Here I think he makes a mistake that a lot of people are making. Specifically,
the UA's aren't supposed to be balanced, the Civs are. Some civs clearly have better abilities than other Civs, but that's not necessarily a bad thing if those civs are compensated with strong UB's or UU's, and I think in most cases they more or less are. Certainly I think that some civs in the current game are better than others, but it's more complicated than he's making it.
Sulla said:
If you look only at gold/research, then adding more cities only makes your empire better! Of course, you need to have the happiness to control them, and you can pretty much forget about a Cultural victory if you keep expanding, because more cities also increase the cost of additional social policies. (Note: I think this is a mistake, making it IMPOSSIBLE for large civs to win by culture. In Civ3/Civ4, you could win by culture if you were small, but you weren't excluded by having a large civ. I think this should have been implemented differently.)
Here I disagree. Civ has always had a bad case of bigger=better. One thing I like about Civ V is some attempts made to try to counteract this, of which the social policies is the most obvious. I only wish they went further. Currently there's too many holes in the system, allowing large empires to essentially have their cake and eat it too. If it was up to me tech costs would scale with empire size in some way too, but that's another story.
Sulla said:
These ranking lists are useful, and provide nice information when they pop up. However, they only show up on certain dates, and there's no way to access this information while playing normally.

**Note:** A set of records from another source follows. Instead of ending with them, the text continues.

What follows belongs to an exercise in optimizing a design on an open flow for small area, a short achievable clock period and few clock cycles per item; a production flow would make more cautious choices.
The RTL was checked by simulation tests, not by an equivalence proof against the original design.
Power and IR drop assume default switching activity.

==> run.sh <==
#!/bin/bash
# synth_recipe.tcl (not shown) runs the flow's synth.tcl, then flattens the netlist and writes it again
# the make line also repeats each setting of config.mk as NAME=value (left out here)
make -C /OpenROAD-flow-scripts/flow DESIGN_CONFIG=/design/flow/config.mk WORK_HOME=/design/flow/orfs CLKGATE_MAP_FILE= SYNTH_SCRIPT=/design/flow/synth_recipe.tcl finish
==> config.mk <==
export PLATFORM = sky130hd
export DESIGN_NAME = can_addr_filter
export DESIGN_NICKNAME = can_addr_filter
export VERILOG_FILES = /design/flow/design.v
export SDC_FILE = /design/flow/constraint.sdc
export NUM_CORES = 4
export LEC_CHECK = 0
export CAP_MARGIN = 20
export CORE_MARGIN = 2
export CORE_UTILIZATION = 30
export GPL_ROUTABILITY_DRIVEN = 1
export SLEW_MARGIN = 20
==> constraint.sdc <==
create_clock -name core_clock -period 10.0 [get_ports {clk}]
set_input_delay 2.0000 -clock core_clock [delete_from_list [all_inputs] [get_ports {clk}]]
set_output_delay 2.0000 -clock core_clock [all_outputs]
set_load 0.01 [all_outputs]
This is an optimization exercise on Yosys and OpenROAD, whose aim is small area, not a production implementation.
The RTL was checked by simulation tests, not by an equivalence proof against the original design.
No driver is modelled on the clock port, so clocking that relies on it looks cheaper here than on a real chip.
Power is estimated from default activity; no workload was simulated.

==> design/flow/design.v <==
module ibus_core (
    input  wire        clk,
    input  wire        rst,           
    input  wire        rx,            
    output wire        tx,            
    output wire        tx_en,         
    input  wire        req_valid,
    input  wire        req_send,      
    input  wire [3:0]  req_cmd,
    input  wire [3:0]  req_id,
    input  wire [2:0]  req_len,       
    input  wire [31:0] req_data,      
    output reg         dec_valid,
    output wire [1:0]  dec_status,    
    output wire [3:0]  dec_cmd,
    output wire [3:0]  dec_id,
    output wire        frame_ready
);
    localparam [3:0] BC_START = 4'd15;
    localparam [3:0] BC_STOP  = 4'd8;
    localparam [3:0] BC_IDLE  = 4'd9;
    localparam [8:0] GAP_END = 9'h1FF;
    function [8:0] lfsr_back(input [8:0] s, input integer n);
        integer k;
        begin
            lfsr_back = s;
            for (k = 0; k < n; k = k + 1)
                lfsr_back = {lfsr_back[0] ^ lfsr_back[5], lfsr_back[8:1]};
        end
    endfunction
    localparam [8:0] GAP_SEED = lfsr_back(GAP_END, 320);
    reg        rx_s1, rx_s2;     
    reg  [3:0] ph;               
    reg  [3:0] bc;               
    reg        busy;             
    reg  [3:0] cnt;              
    reg        fp;               
    reg [39:0] sr;               
    reg  [7:0] acc;              
    reg  [2:0] hi;               
    reg        cy;               
    wire       gap_flag = &sr[39:31];
    reg        avail_q;          
    assign tx_en       = busy;
    wire       sr0_true = sr[0] ^ (busy && !bc[0]);
    assign dec_cmd     = sr[15:12];
    assign dec_id      = sr[11:8];
    assign dec_status  = {avail_q && !cy, avail_q && cy};
    wire dec_fire  = req_valid && !req_send && !busy;
    wire send_fire = req_valid &&  req_send && !busy && (req_len <= 3'd4);
    wire cur1 = cnt[0] && !cnt[1];
    wire cur2 = cnt[1] && !cnt[2];
    wire cur3 = cnt[2] && !cnt[3];
    wire cur4 = cnt[3];
    wire first = fp;
    wire pend  = fp;
    assign frame_ready = !busy && cnt[3] && cnt[0];
    wire   dec_avail   = frame_ready;
    wire bit_end  = (ph == 4'd15);
    wire in_data  = !bc[3];
    wire dshift   = bit_end && in_data;
    wire last     = (bc == 4'd7);
    wire at_idle  = (bc == BC_IDLE);
    wire char_end = bit_end && (bc == BC_STOP);
    wire r_chi  = cnt[3] && !cnt[2];             
    wire r_clo  = cnt[2] && !cnt[1];             
    wire t_clo  = !first && r_clo;
    wire t_body = !first && !r_clo && !r_chi;
    wire rx_valid    = !busy && char_end && rx_s2;
    wire rx_accept   = rx_valid && !send_fire;
    wire frame_start = rx_accept && gap_flag;
    wire rx_shift    = !busy && dshift;
    wire tx_shift = busy && dshift && t_body;
    always @(posedge clk) begin
        if (rst) begin
            rx_s1 <= 1'b1;
            rx_s2 <= 1'b1;
        end else begin
            rx_s1 <= rx;
            rx_s2 <= rx_s1;
        end
    end
    always @(posedge clk) begin
        if (send_fire)
            ph <= 4'd13;
        else if (!busy && at_idle)
            ph <= 4'd8;                  
        else if (!(busy && char_end))
            ph <= ph + 4'd1;
    end
    always @(posedge clk) begin
        if (rst) begin
            bc   <= BC_IDLE;
            busy <= 1'b0;
        end else if (send_fire) begin
            bc   <= BC_IDLE;
            busy <= 1'b1;
        end else begin
            if (at_idle) begin
                if (busy ? bit_end : !rx_s2)
                    bc <= BC_START;
            end else if (bit_end) begin
                if (!busy && bc == BC_START && rx_s2)
                    bc <= BC_IDLE;       
                else
                    bc <= bc + 4'd1;
            end
            if (busy && char_end && r_chi)
                busy <= 1'b0;
        end
    end
    always @(posedge clk) begin
        if (rst)
            cnt <= 4'b0000;
        else if (send_fire)
            cnt <= {req_len == 3'd0, req_len <= 3'd1, req_len <= 3'd2, req_len <= 3'd3};
        else if (frame_start)
            cnt <= 4'b0001;
        else if (busy ? char_end : ((rx_accept && !cur4) || (dec_fire && dec_avail)))
            cnt <= {cnt[2:0], !cnt[3]};
    end
    always @(posedge clk) begin
        if (send_fire)
            fp <= 1'b1;
        else if (busy) begin
            if (char_end)
                fp <= 1'b0;
        end else if (rx_accept && (frame_start || !cnt[2]))
            fp <= 1'b1;
        else if (rx_shift && last)
            fp <= 1'b0;
    end
    wire [8:0] gap_lfsr = {sr[31], sr[32], sr[33], sr[34], sr[35], sr[36], sr[37], sr[38], sr[39]};
    wire [8:0] gap_seed_sr;              
    genvar gk;
    generate
        for (gk = 0; gk < 9; gk = gk + 1) begin : g_seed
            assign gap_seed_sr[8 - gk] = GAP_SEED[gk];
        end
    endgenerate
    always @(posedge clk) begin
        if (send_fire)
            sr <= {req_data[31:23] ^ 9'h155, ~req_data[22:8], req_data[7:0] ^ 8'h55, ~req_cmd, ~req_id};
        else begin
            if (tx_shift || rx_shift)
                sr[7:0] <= ~{busy ? sr[8] : rx_s2, sr[7:1]};
            if (tx_shift || (rx_shift && cur1))
                sr[15:8] <= {busy ? sr[16] : rx_s2, sr[15:9]};
            if (tx_shift)
                sr[30:16] <= ~sr[31:17];
            if (!busy && rx_accept)
                sr[39:31] <= gap_seed_sr;
            else if (tx_shift || !busy)
                sr[38:31] <= sr[39:32];
            if (!busy && !rx_accept)
                sr[39] <= (gap_lfsr[8] ^ gap_lfsr[4]) | gap_flag;
        end
    end
    wire ld     = !busy && cur1;
    wire add_en = busy ? t_body : pend;
    wire a_in   = add_en && sr0_true;
    wire a_acc  = acc[0] && !ld;
    wire a_cy   = cy && !ld;
    wire s_bit  = a_acc ^ a_in ^ a_cy;
    wire c_out  = (a_acc & a_in) | (a_acc & a_cy) | (a_in & a_cy);
    wire rot    = dshift && (busy || pend);
    wire ok3    = (acc == 8'hFF) && ((sr[7:0] ^ 8'b10101010) == {7'h7F, ~hi[0]});
    always @(posedge clk) begin
        if (send_fire) begin
            acc <= 8'd4 + {5'd0, req_len};
            hi  <= 3'd0;
            cy  <= 1'b0;
        end else if (rot) begin
            acc <= {s_bit, acc[7:1]};
            cy  <= c_out && !last;
            if (last && ld)
                hi[1:0] <= 2'd0;
            else if (last)
                hi <= hi + {2'd0, c_out};
        end else if (rx_accept && cur3) begin
            cy <= ok3;
        end
    end
    always @(posedge clk) begin
        if (rst)
            dec_valid <= 1'b0;
        else
            dec_valid <= dec_fire;
    end
    always @(posedge clk) begin
        avail_q <= dec_avail;
    end
    reg t_bit;
    always @(*) begin
        if (first)
            t_bit = acc[0];
        else if (t_body)
            t_bit = sr0_true;
        else if (t_clo)
            t_bit = ~acc[0];
        else
            t_bit = !(bc[2:0] <= 3'd2 && hi[bc[1:0]]);
    end
    assign tx = !busy || !(bc == BC_START || (in_data && !t_bit));
endmodule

Some of that really should be available to players; right now, there's no way to tell whether you are militarily stronger or weaker than the other civs, for example.
Isn't that what the "soldiers" listing in the demographics does?
Sulla said:
(Workers cannot pass one another on a road if one is improving a tile, for example, which is really silly.)
Pretty sure this isn't right. You can pass a worker just fine, you just can't stop on him as far as I know.
Sulla said:
What do I want to do with Nagoya? Well, maybe if I could see the city...? There was no way to look at the city in question, or even move the screen at all, which was locked in place on this prompt. I honestly had no idea where Nagoya was located, and the game was forcing me to make an important decision right now, without any chance to even see where the city was situated! Furthermore, if you choose to raze or annex the city from this menu screen, you cannot then change your mind and turn the city into a puppet. Uhh, this is not good interface design here. I don't really understand how this could slip through testing without being caught. A simple "zoom to city" option would fix this completely. Hopefully coming soon in a patch?
I'm not sure why he's making such a big deal here. If he just puppets the city he can change his mind and annex/raze it whenever he wants. He makes it sound like an important decision, but it really isn't, unless he clicks "annex" for some reason.
It still takes a number of turns equal to the population size of the city in order to raze it, which I thought had been removed from Civ5. I'm not a fan of this, and it's going to be extremely problematic for Multiplayer
Wasn't this feature originally added specifically FOR multiplayer? It is not clear to me how this is a problem, I see it as an improvement. If an opponent wants to raze your city they have to hold it for a few turns now. Makes surprise attacks and backstabs slightly less exploitable.
(You do get the info from mouseover, but there's a delay of several seconds. Weird.)
As said, this can be adjusted.
He does make some good points. I agree city states need tweaking (perhaps diminishing returns on multiple states of 1 type), the build times are a bit long and the AI needs serious work.